The club, in a division below the Championship, had stuttered. Some not paying attention thought it was only over the past fortnight or so, but the reality is that with nine matches left of last season Sunderland were third in the table with games in hand on the two sides above them. Wearside had control of its destiny.

But in contrast to 2007 Sunderland won only one of those nine games to finish fourth, 10 points off second. Not even close.

They then lost the play-off to Lincoln City. Lee Johnson, the manager, must have been scrutinised by the board. Momentum had been lost but they backed him. They would all go again.

And there have been weeks when that has looked a solid, patient decision - after beating Sheffield Wednesday 5-0 at the end of December, for example, Sunderland were top of League One.

But it was a misleading outcome: teams below had games in hand; Sunderland have won just one of seven since; they kept a clean sheet but have done only once since. Sunderland in fact conceded 17 goals in the other six matches. To put that in League One context, current leaders Rotherham have conceded 18 goals all season. Sunderland's goals-against tally is up to 43.

So when a fortnight ago Johnson was dismissed after a six-nil battering at Bolton, there was an obvious area of the pitch for the board to think about when appointing his successor. The team requires tightening defensively.

Box office

Then Keane’s name appeared and no-one was talking about the specifics of defence. Some began to speak of 2006-07 as if it was more relevant than Bolton 2022; some talked of Keane’s ‘box office’ appeal. Some of these people were in the boardroom.
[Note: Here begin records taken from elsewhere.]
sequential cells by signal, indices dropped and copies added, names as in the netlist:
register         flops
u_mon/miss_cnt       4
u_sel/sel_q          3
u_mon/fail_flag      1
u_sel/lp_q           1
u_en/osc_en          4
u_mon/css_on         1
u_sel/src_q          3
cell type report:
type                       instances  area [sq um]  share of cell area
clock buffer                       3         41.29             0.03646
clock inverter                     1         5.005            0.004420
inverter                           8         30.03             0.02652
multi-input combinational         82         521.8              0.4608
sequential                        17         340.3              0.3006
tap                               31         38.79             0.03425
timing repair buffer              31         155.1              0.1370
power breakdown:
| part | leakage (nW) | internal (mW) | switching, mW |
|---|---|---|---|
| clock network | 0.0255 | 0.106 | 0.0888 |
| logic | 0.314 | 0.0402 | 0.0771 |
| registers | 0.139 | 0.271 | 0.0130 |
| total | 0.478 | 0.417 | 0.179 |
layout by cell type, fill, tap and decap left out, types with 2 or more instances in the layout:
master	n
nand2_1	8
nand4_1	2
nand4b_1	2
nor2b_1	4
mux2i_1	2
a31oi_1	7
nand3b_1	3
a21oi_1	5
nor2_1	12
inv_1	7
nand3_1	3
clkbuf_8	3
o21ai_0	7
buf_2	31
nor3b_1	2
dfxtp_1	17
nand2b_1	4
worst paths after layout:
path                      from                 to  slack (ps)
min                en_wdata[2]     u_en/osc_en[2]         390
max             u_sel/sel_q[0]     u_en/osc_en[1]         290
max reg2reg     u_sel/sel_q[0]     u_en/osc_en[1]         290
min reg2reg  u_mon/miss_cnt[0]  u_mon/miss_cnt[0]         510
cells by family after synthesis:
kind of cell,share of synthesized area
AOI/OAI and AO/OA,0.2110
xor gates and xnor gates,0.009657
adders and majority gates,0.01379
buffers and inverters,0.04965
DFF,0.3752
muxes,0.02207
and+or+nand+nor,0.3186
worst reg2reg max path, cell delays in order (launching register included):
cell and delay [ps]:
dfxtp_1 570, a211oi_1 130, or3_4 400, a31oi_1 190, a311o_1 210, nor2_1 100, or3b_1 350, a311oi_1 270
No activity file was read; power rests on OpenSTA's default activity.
For more than a week the club was backed into a corner by itself: it was Keane or nothing. Fair enough. Except when Keane declined. The succession plan Sunderland said they had turned out to be a phrase.

As Wednesday night became Thursday morning and news of Keane's non-appointment dominated the agenda, the players were still without a coach who could re-organise them, motivate and get a defensive shape prepared for Saturday's match at AFC Wimbledon.
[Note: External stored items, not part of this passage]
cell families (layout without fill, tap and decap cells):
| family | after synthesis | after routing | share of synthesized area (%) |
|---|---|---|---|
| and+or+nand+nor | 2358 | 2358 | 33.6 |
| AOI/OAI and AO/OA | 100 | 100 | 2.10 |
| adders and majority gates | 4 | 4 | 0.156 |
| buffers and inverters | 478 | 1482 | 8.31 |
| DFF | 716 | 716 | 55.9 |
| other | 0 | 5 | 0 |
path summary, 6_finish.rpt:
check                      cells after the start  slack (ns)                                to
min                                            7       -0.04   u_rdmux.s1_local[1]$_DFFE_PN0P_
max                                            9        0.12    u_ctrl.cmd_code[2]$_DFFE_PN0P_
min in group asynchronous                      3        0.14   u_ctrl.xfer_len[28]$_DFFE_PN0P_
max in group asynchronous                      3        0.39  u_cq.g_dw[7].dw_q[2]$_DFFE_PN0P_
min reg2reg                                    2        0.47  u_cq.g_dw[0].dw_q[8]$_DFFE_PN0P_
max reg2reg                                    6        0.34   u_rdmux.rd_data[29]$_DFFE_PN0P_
Finally he arrived – Alex Neil. But momentum, a quality Keane and Miller brought in 2007, has been lost.

Neil starts with a talented squad in League One terms but it will not be easy being not-Roy-Keane. If Sunderland win at Wimbledon all concerned will be able to look forward and the club can try to re-gather itself - easier said than done given a few of the characters about.

If they lose, however, then the past will hang around. It’s not all bad - there’s Liam Miller in it and there are lessons to be recalled. But the past is not today and it is not the future.


The 2022 League of Ireland season starts next Friday and it is possible to feel a different kind of buzz, even from across the Irish Sea.

Part of that is down to the presence of Damien Duff in the League, part of it down to rising standards of the 'product' - hence clubs in Serie A and elsewhere are paying attention - and part of it is due to the simple post-Covid desire to be out in company.

In England they are seeing this, notably at non-League level, where some attendances have been five-figure. Just when it seems football can get no bigger, there is a surge.

If that is repeated in the League of Ireland, then it will bring in cash, profile and enhanced status, all of which will stimulate what is so badly needed: physical infrastructure. From there you get an industry able to stand alone and the beginning of a virtuous circle.

Shamrock Rovers manager Stephen Bradley said this week how great it would be if every club can have "a real training facility and stadium they are proud of," in the next decade. That's an aspiration; one hopes it can be realised.